LFPs recorded in the sensitivity tests. The mean LFPs, averaged across the 20%, 40%, and 80% signal-to-noise ratios and across electrodes, are plotted for the two orientations used in the conditioning. (A) Sensitivity test before the training, (B) after 31 (M1) and 34 (M2) days of training, and (C) after 106 (M1) and 57 (M2) days of training. LFPs to firstly rewarded orientation during conditioning are indicated in red.

Figure 8. 

LFPs recorded in the sensitivity tests. The mean LFPs, averaged across the 20%, 40%, and 80% signal-to-noise ratios and across electrodes, are plotted for the two orientations used in the conditioning. (A) Sensitivity test before the training, (B) after 31 (M1) and 34 (M2) days of training, and (C) after 106 (M1) and 57 (M2) days of training. LFPs to firstly rewarded orientation during conditioning are indicated in red.

Figure 9. 

Sensitivity tests: changes in gamma power. Power indices computed for the gamma frequencies (60–150 Hz) in the sensitivity tests for the two subjects M1 and M2 for the stimuli with 10% (blue), 20% (red), 40% (green), and 80% (black) signal-to-noise ratios. The curves show how the power indices changed over time: before the training, during the first part of the training before the reversal, and after the reversal.

Figure 9. 

Sensitivity tests: changes in gamma power. Power indices computed for the gamma frequencies (60–150 Hz) in the sensitivity tests for the two subjects M1 and M2 for the stimuli with 10% (blue), 20% (red), 40% (green), and 80% (black) signal-to-noise ratios. The curves show how the power indices changed over time: before the training, during the first part of the training before the reversal, and after the reversal.

DISCUSSION

Consistent stimulus–reward pairing resulted in an increased visual cortical LFP response for the rewarded compared to the unrewarded stimulus. Because we could track neural activity across daily sessions in our chronic recording preparation, we were able to show dissociable neural effects of stimulus–reward pairing, each having a distinct time course. The difference between the two effects became apparent when we reversed the stimulus–reward pairing. After the reversal of the stimulus–reward pairing, the later part of the LFP response switched quickly, whereas the earlier part of the response changed more slowly. In this early interval, the response to the previously rewarded stimulus stayed high compared to that of the previously unrewarded stimulus for a much greater number of postreversal sessions than was found for the later interval. In addition to this marked dissociation in time course, the two effects also had a different signature in the frequency domain: The power at both low and high frequencies increased with training in the early response interval, whereas the late interval effect consisted of an increase in power in high frequencies (gamma) and a decrease in low frequencies.

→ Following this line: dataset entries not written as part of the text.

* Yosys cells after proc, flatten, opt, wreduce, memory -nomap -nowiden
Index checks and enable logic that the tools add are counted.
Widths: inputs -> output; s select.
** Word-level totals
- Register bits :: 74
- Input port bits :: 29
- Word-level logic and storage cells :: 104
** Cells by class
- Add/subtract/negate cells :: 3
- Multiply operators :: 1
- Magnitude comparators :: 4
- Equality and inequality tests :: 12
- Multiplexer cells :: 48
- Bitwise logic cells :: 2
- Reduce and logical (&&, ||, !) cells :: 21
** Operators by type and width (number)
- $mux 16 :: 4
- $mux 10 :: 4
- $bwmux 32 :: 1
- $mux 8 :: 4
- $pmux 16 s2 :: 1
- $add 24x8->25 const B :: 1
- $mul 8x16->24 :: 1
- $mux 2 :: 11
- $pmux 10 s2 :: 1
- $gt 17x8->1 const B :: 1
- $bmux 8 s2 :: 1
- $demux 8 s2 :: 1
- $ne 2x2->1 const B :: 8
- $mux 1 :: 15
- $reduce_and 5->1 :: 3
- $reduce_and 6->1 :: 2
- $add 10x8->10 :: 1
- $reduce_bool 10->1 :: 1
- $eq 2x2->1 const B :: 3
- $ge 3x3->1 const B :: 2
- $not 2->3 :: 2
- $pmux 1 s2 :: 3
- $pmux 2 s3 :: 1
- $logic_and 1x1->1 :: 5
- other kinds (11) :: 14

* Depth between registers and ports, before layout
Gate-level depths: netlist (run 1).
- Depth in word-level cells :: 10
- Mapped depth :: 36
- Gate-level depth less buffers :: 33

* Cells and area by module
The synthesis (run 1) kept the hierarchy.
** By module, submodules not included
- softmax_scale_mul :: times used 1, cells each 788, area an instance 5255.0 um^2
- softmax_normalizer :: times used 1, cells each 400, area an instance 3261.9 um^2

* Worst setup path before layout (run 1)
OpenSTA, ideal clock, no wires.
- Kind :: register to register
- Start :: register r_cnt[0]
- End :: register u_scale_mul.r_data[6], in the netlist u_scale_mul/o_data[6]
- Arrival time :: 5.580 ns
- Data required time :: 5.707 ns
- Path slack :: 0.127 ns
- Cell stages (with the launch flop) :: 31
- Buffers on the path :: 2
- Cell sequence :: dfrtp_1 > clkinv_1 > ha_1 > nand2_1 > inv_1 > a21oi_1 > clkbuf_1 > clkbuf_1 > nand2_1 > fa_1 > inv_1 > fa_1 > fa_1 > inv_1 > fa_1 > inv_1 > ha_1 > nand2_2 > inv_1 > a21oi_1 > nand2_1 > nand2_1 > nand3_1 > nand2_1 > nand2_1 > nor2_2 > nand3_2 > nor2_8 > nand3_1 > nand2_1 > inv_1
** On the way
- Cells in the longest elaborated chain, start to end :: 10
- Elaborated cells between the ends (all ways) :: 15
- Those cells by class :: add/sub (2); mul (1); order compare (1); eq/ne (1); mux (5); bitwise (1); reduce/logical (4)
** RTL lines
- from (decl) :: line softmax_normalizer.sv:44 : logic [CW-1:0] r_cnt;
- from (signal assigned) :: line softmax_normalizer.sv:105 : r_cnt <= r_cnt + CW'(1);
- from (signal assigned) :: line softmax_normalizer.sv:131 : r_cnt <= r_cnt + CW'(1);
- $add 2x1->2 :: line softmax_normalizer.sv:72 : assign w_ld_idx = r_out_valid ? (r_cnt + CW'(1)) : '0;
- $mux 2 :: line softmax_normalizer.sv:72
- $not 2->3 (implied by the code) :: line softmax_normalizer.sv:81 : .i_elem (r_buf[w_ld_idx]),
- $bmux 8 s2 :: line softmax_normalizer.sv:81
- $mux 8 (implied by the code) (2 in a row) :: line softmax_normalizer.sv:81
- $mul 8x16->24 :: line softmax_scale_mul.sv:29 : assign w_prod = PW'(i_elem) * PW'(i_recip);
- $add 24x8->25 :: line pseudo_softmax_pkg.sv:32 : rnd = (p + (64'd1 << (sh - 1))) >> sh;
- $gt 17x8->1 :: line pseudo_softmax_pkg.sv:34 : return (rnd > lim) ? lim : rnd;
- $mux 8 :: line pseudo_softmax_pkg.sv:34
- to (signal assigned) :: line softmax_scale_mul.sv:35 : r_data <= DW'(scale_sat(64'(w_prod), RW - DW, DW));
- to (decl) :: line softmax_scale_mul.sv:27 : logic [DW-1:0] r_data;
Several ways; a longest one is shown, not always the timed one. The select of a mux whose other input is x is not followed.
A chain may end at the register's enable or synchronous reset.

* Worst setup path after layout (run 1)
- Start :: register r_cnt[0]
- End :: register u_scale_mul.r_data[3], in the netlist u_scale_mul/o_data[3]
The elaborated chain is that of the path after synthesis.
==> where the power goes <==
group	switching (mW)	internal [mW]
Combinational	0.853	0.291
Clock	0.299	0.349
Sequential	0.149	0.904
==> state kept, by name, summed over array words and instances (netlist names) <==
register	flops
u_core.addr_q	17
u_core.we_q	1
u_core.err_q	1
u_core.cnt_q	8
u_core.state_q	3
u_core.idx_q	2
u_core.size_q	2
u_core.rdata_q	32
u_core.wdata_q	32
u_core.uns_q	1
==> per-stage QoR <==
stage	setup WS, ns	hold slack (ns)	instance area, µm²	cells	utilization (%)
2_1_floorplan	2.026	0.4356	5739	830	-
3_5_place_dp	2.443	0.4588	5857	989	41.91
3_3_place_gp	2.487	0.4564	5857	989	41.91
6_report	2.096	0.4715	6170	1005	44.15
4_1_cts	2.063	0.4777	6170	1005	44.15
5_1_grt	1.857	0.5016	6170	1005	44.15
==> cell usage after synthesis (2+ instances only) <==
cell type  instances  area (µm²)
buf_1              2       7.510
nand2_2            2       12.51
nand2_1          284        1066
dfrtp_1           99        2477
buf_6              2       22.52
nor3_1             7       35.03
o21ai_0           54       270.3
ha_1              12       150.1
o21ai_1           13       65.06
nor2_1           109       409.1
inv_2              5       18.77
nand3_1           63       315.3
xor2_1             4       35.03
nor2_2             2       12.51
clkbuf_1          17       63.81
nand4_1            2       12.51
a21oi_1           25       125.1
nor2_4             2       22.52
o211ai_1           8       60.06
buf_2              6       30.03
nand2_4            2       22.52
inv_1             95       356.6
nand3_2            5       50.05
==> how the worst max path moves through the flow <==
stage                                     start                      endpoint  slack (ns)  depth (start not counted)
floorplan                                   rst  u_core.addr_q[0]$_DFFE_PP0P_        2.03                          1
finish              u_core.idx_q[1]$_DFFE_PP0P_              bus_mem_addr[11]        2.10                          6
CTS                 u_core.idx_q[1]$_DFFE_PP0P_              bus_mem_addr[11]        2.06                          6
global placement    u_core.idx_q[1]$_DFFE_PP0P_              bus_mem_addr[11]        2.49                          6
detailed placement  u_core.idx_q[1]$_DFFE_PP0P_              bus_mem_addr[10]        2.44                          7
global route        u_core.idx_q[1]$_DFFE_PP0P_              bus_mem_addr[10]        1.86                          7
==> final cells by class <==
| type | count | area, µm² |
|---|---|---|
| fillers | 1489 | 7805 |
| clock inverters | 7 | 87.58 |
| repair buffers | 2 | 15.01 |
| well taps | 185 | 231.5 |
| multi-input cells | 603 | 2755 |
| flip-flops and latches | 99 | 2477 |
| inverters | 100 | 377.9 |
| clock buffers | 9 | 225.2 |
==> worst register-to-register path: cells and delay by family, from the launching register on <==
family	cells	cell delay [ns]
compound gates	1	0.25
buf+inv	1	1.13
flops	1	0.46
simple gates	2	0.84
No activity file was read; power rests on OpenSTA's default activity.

The early and late response changes were present in both animals. However, there were also differences in the LFPs between the two animals. The latency of the first response phase was shorter in M2 than in M1, which might be related to the larger and more visible stimulus in the training of M2. The late interval response phases and the initial stimulus unselective response peaks (at about 50 msec) were of opposite polarity in the two animals. It should be noted that previous studies have also reported interindividual differences in visual cortical LFPs in monkeys (Anderson, Mruczek, Kawasaki, & Sheinberg, 2008; Taylor, Mandon, Freiwald, & Kreiter, 2005) and humans (Yoshor, Ghose, Bosking, Sun, & Maunsell, 2007). Possible causes of these interanimal variations in the shape of the LFP include differences in recording location (e.g., layer; Anderson et al., 2008), that is, foveal versus peripheral stimulus presentations or different cortical layer, in situ electrical properties of electrodes and, although less likely, differences in the location of the reference wires. It should be stressed that despite these quantitative differences between the two monkeys in the LFP, the recording location, and the stimulus parameters, both animals showed clear evidence for distinct early and late response intervals and dissociations of how these response intervals changed with stimulus–reward pairing and with reversal of these pairings. This consistent pattern of results cannot be explained as a function of recording artifacts. Indeed, qualitatively identical effects of conditioning were observed in the two animals.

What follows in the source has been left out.